He started out as an advertising illustrator, and did not publish his first children's book, "And to Think That I Saw It on Mulberry Street," until 1937. During World War II, he took a break from writing books to focus on political cartooning.

"While Paris was being occupied by the klanking tanks of the Nazis and I was listening on my radio, I found I could no longer keep my mind on drawing pictures of Horton the Elephant. I found myself drawing pictures of Lindbergh the Ostrich," he said.

As Seussville explains, "Seuss is referring to Charles Lindbergh, the world-renowned American pilot and prominent isolationist. Lindbergh and other members of the America First Committee thought that the U.S. should stay out of the wars in Europe and the Pacific."
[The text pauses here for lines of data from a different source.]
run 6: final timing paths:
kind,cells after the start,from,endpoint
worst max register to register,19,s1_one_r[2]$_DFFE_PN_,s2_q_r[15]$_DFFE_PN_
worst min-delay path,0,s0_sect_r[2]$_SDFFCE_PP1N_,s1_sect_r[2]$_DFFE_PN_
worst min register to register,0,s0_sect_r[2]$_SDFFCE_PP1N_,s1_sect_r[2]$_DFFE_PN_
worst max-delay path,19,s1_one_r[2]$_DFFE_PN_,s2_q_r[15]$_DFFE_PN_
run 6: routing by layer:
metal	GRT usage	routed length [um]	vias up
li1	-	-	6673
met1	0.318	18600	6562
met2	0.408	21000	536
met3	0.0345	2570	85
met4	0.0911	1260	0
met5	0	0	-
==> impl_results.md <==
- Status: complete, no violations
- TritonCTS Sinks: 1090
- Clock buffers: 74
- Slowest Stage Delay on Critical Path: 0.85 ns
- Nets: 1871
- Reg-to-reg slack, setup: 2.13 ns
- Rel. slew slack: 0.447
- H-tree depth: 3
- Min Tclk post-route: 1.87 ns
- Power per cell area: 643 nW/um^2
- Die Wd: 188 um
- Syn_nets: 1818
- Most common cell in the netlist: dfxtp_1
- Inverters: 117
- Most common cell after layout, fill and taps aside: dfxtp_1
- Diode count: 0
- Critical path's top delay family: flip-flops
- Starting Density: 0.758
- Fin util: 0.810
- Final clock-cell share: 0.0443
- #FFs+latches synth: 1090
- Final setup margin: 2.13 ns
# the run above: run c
Background: an optimization exercise with open tools, aiming at small area, a short achievable clock period and few clock cycles. Do not read the settings as production practice.
Only simulation tests tie the RTL to the original design; equivalence was not proved.
Power is estimated from default activity; no workload was simulated.

--- design.v ---
`timescale 1ns / 1ps
package dfr_pkg;
    localparam int unsigned MIN_FRAME_BYTES = 1 + 4 + 1 + 2 + 4;
    localparam int unsigned HEADER_BYTES    = 8;
    localparam int unsigned MIC_BYTES       = 4;
    localparam logic [31:0] CRC_INIT     = 32'hFFFF_FFFF;
    localparam logic [31:0] CRC_POLY     = 32'hEDB8_8320;
    localparam logic [7:0]  FOPTS_MASK   = 8'h0F;
    localparam logic [7:0]  VERSION_MASK = 8'h03;
    typedef enum logic [1:0] {
        KIND_OPTION  = 2'd0,
        KIND_PAYLOAD = 2'd1,
        KIND_SUMMARY = 2'd2
    } kind_t;
    typedef enum logic [2:0] {
        ST_OK       = 3'd0,
        ST_SHORT    = 3'd1,
        ST_MISMATCH = 3'd2,
        ST_OVERRUN  = 3'd3,
        ST_TOO_LONG = 3'd4
    } status_t;
    typedef struct packed {
        kind_t       kind;
        logic [7:0]  byte_value;
        status_t     status;
        logic [2:0]  message_type;
        logic [1:0]  major_version;
        logic [31:0] device_address;
        logic [7:0]  frame_control;
        logic [15:0] frame_counter;
        logic [7:0]  payload_length;
        logic        last_of_run;
    } result_t;
    localparam int unsigned RESULT_W = 2 + 8 + 3 + 3 + 2 + 32 + 8 + 16 + 8 + 1;
    typedef struct packed {
        logic    byte_valid;
        logic    sum_valid;
        result_t byte_res;
        result_t sum_res;
    } push_t;
endpackage
`timescale 1ns / 1ps
`timescale 1ns / 1ps
`timescale 1ns / 1ps
module mac_frame_deframer_crc32 (
    input  logic        clk,
    input  logic        rst_n,
    input  logic        in_valid,
    output logic        in_ready,
    input  logic [7:0]  in_data,
    input  logic        in_eof,
    output logic        out_valid,
    input  logic        out_ready,
    output logic [1:0]  out_kind,
    output logic [7:0]  out_byte_value,
    output logic [2:0]  out_status,
    output logic [2:0]  out_message_type,
    output logic [1:0]  out_major_version,
    output logic [31:0] out_device_address,
    output logic [7:0]  out_frame_control,
    output logic [15:0] out_frame_counter,
    output logic [7:0]  out_payload_length,
    output logic        out_last_of_run
);
    localparam logic [31:0] CRC_POLY    = 32'hEDB8_8320;
    localparam logic [31:0] CRC_RESIDUE = 32'hDEBB_20E3;
    localparam logic [2:0] ST_OK = 3'd0, ST_SHORT = 3'd1, ST_MISMATCH = 3'd2,
                           ST_OVERRUN = 3'd3, ST_TOO_LONG = 3'd4;
    function automatic [31:0] crc32_byte(input [31:0] crc_in, input [7:0] data);
        integer k;
        begin
            crc32_byte = crc_in ^ {24'd0, data};
            for (k = 0; k < 8; k = k + 1)
            begin
                if (crc32_byte[0])
                    crc32_byte = (crc32_byte >> 1) ^ CRC_POLY;
                else
                    crc32_byte = crc32_byte >> 1;
            end
        end
    endfunction
    logic        rdy;                   
    logic        ov;                    
    logic        gs;                    
    logic [7:0]  g_n;                   
    logic [7:0]  dl0, dl1, dl2, dl3;    
    logic        fresh;                 
    logic        first;                 
    logic        hcap;                  
    logic        body;                  
    logic [7:0]  cnt;                   
    logic [31:0] crc;
    logic [7:0]  hdr0_n, hdr5_n;
    logic [31:0] hdr_addr_n;
    logic [15:0] hdr_cnt_n;
    logic [3:0]  nopt;
    logic       r_v, r_pay, r_lor;
    logic [7:0] r_byte;
    logic       k_v, k_pay, k_lor;
    logic [7:0] k_byte;
    logic       sp1, sp2, sv, q2;
    logic       s_chk;                  
    logic       s_ovr;
    logic [2:0] s_status;
    logic [7:0] s_plen;
    logic [3:0] s_vc;                   
    logic       take, push, pop_r, pop_s, eof_t, busy, load_s, load_q;
    logic       r_v_n, k_v_n, sp1_n, sv_n, q2_n, ge3_n;
    logic [4:0] optlim;
    logic       pay;
    assign take   = in_valid && rdy;
    assign eof_t  = take && in_eof;
    assign push   = take && body;
    assign nopt   = ~hdr5_n[3:0];
    assign optlim = 5'd12 + {1'b0, nopt};
    assign pay    = {3'd0, optlim} <= cnt;
    assign pop_r  = out_ready && r_v;
    assign pop_s  = out_ready && !r_v && sv;
    assign busy   = sp1 || sp2 || sv || q2;
    assign load_s = eof_t && !busy;
    assign load_q = q2 && !sp1 && !sp2 && !sv;
    assign r_v_n = k_v || push || (r_v && !out_ready);
    assign k_v_n = r_v && !out_ready && (k_v || push);
    assign sp1_n = load_s;
    assign sv_n  = sp2 || load_q || (sv && !pop_s);
    assign q2_n  = (q2 && !load_q) || (eof_t && busy);
    assign ge3_n = take ? (!in_eof && (cnt >= 8'd2)) : (cnt >= 8'd3);
    always_ff @(posedge clk or negedge rst_n)
    begin
        if (!rst_n)
        begin
            rdy   <= 1'b0;
            ov    <= 1'b0;
            r_v   <= 1'b0;
            k_v   <= 1'b0;
            sp1   <= 1'b0;
            sp2   <= 1'b0;
            sv    <= 1'b0;
            q2    <= 1'b0;
            cnt   <= 8'd0;
            fresh <= 1'b0;
            first <= 1'b0;
            hcap  <= 1'b0;
            body  <= 1'b0;
        end
        else
        begin
            rdy   <= !k_v_n && !((sp1_n || sp1 || sv_n || q2_n) && (ge3_n || q2_n));
            ov    <= r_v_n || sv_n;
            r_v   <= r_v_n;
            k_v   <= k_v_n;
            sp1   <= sp1_n;
            sp2   <= sp1;
            sv    <= sv_n;
            q2    <= q2_n;
            fresh <= take;
            if (take)
            begin
                first <= !in_eof && (cnt == 8'd0);
                hcap  <= !in_eof && (cnt >= 8'd3) && (cnt <= 8'd10);
                body  <= !in_eof && (cnt >= 8'd11) && (cnt <= 8'd253);
                if (in_eof)
                    cnt <= 8'd0;
                else if (cnt != 8'd255)
                    cnt <= cnt + 8'd1;
            end
            else
                hcap <= 1'b0;
        end
    end
    always_ff @(posedge clk)
    begin
        gs <= !r_v_n;
        for (int i = 0; i < 8; i++)
            g_n[i] <= !(!r_v_n && !load_q && (s_vc > 4'(i)));
    end
    always_ff @(posedge clk)
    begin
        if (take)
        begin
            dl0 <= dl1;
            dl1 <= dl2;
            dl2 <= dl3;
            dl3 <= in_data;
        end
    end
    always_ff @(posedge clk)
    begin
        if (fresh)
        begin
            crc <= crc32_byte(crc | {32{first}}, dl3);
        end
        if (hcap)
        begin
            case (cnt[2:0])
                3'd4: hdr0_n <= ~dl0;
                3'd5: hdr_addr_n[7:0] <= ~dl0;
                3'd6: hdr_addr_n[15:8] <= ~dl0;
                3'd7: hdr_addr_n[23:16] <= ~dl0;
                3'd0: hdr_addr_n[31:24] <= ~dl0;
                3'd1: hdr5_n <= ~dl0;
                3'd2: hdr_cnt_n[7:0] <= ~dl0;
                default: hdr_cnt_n[15:8] <= ~dl0;
            endcase
        end
    end
    always_ff @(posedge clk)
    begin
        if (!r_v || out_ready)
        begin
            if (k_v)
            begin
                r_pay  <= k_pay;
                r_lor  <= k_lor;
                r_byte <= k_byte;
            end
            else if (body)
            begin
                r_pay  <= pay;
                r_lor  <= !in_eof;
                r_byte <= dl0;
            end
            else
            begin
                r_pay  <= 1'b0;
                r_lor  <= 1'b1;
                r_byte <= 8'd0;
            end
        end
        if (!k_v)
        begin
            k_pay  <= pay;
            k_lor  <= !in_eof;
            k_byte <= dl0;
        end
    end
    logic       mm;
    logic [8:0] plen_d;                 
    assign mm     = crc != CRC_RESIDUE;
    assign plen_d = {1'b0, s_plen} - 9'd11 - {5'd0, nopt};
    always_ff @(posedge clk)
    begin
        if (load_s || load_q)
        begin
            s_vc  <= load_q ? 4'd0 :
                     (cnt >= 8'd11) ? 4'd8 : (cnt >= 8'd4) ? 4'(cnt - 8'd3) : 4'd0;
            s_chk <= !load_q && (cnt != 8'd255) && (cnt >= 8'd11);
        end
        if (sp1)
            s_ovr <= plen_d[8];
        if (load_s || load_q || (sp2 && s_chk && (mm || s_ovr)))
        begin
            if (load_q)
                s_status <= ST_SHORT;
            else if (sp2)
                s_status <= mm ? ST_MISMATCH : ST_OVERRUN;
            else if (cnt == 8'd255)
                s_status <= ST_TOO_LONG;
            else if (cnt < 8'd11)
                s_status <= ST_SHORT;
            else
                s_status <= ST_OK;
        end
        if (load_s || load_q || sp1 || (sp2 && s_chk && (mm || s_ovr)))
        begin
            if (load_q || sp2)
                s_plen <= 8'd0;
            else if (sp1)
                s_plen <= s_chk ? plen_d[7:0] : 8'd0;
            else
                s_plen <= cnt;
        end
    end
    assign in_ready           = rdy;
    assign out_valid          = ov;
    assign out_kind           = {gs, r_pay};
    assign out_byte_value     = r_byte;
    assign out_last_of_run    = r_lor;
    assign out_status         = s_status & {3{gs}};
    assign out_payload_length = s_plen & ~g_n;
    assign out_message_type   = ~(hdr0_n[7:5] | {3{g_n[0]}});
    assign out_major_version  = ~(hdr0_n[1:0] | {2{g_n[0]}});
    assign out_device_address = ~(hdr_addr_n | {{8{g_n[4]}}, {8{g_n[3]}}, {8{g_n[2]}}, {8{g_n[1]}}});
    assign out_frame_control  = ~(hdr5_n | {8{g_n[5]}});
    assign out_frame_counter  = ~(hdr_cnt_n | {{8{g_n[7]}}, {8{g_n[6]}}});
endmodule
--- flow/run.sh ---
#!/bin/bash
# The standard layout, with the smallest buffer on each port.
set -euo pipefail
export BUFFER_PORTS_ARGS="-buffer_cell sky130_fd_sc_hd__buf_1"
bash standard.sh > standard_flow.log 2>&1
--- standard.sh ---
#!/bin/bash
# synth_recipe.tcl (not shown) runs the flow's synth.tcl, then flattens the netlist and writes it again
# the make line also repeats each setting of config.mk as NAME=value (left out here)
make -C /OpenROAD-flow-scripts/flow DESIGN_CONFIG=/design/flow/config.mk WORK_HOME=/design/flow/orfs CLKGATE_MAP_FILE= SYNTH_SCRIPT=/design/flow/synth_recipe.tcl "${@:-finish}"
--- config.mk ---
export PLATFORM = sky130hd
export DESIGN_NAME = mac_frame_deframer_crc32
export DESIGN_NICKNAME = mac_frame_deframer_crc32
export VERILOG_FILES = /design/flow/design.v
export SDC_FILE = /design/flow/constraint.sdc
export NUM_CORES = 4
export LEC_CHECK = 0
export CAP_MARGIN = 20
export CORE_MARGIN = 2
export CORE_UTILIZATION = 45
export CTS_BUF_LIST = sky130_fd_sc_hd__clkbuf_4 sky130_fd_sc_hd__clkbuf_8
export GPL_ROUTABILITY_DRIVEN = 1
export PLACE_DENSITY = 0.65
export SETUP_SLACK_MARGIN = 2.6
export SLEW_MARGIN = 20
--- constraint.sdc ---
create_clock -name core_clock -period 5.0 [get_ports {clk}]
set_input_delay 1.0000 -clock core_clock [delete_from_list [all_inputs] [get_ports {clk}]]
set_output_delay 1.0000 -clock core_clock [all_outputs]
set_load 0.01 [all_outputs]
Between 1941 and 1943, Dr. Seuss published over 400 political cartoons the New York newspaper PM, a new and innovative liberal tabloid. "His cartoons make fun of isolationists," notes Seussville. "They mock the leaders of the Axis powers -- Adolf Hitler, Benito Mussolini, and Hideki Tojo. They oppose fascism. They criticize discrimination against Jews and against African Americans, at a time when such discrimination was both legal and common."

Ted Geisel's political sensibility was formed at an early age. As a child, he faced discrimination based on his national heritage, and during World War I he was taunted and teased for being a German-American.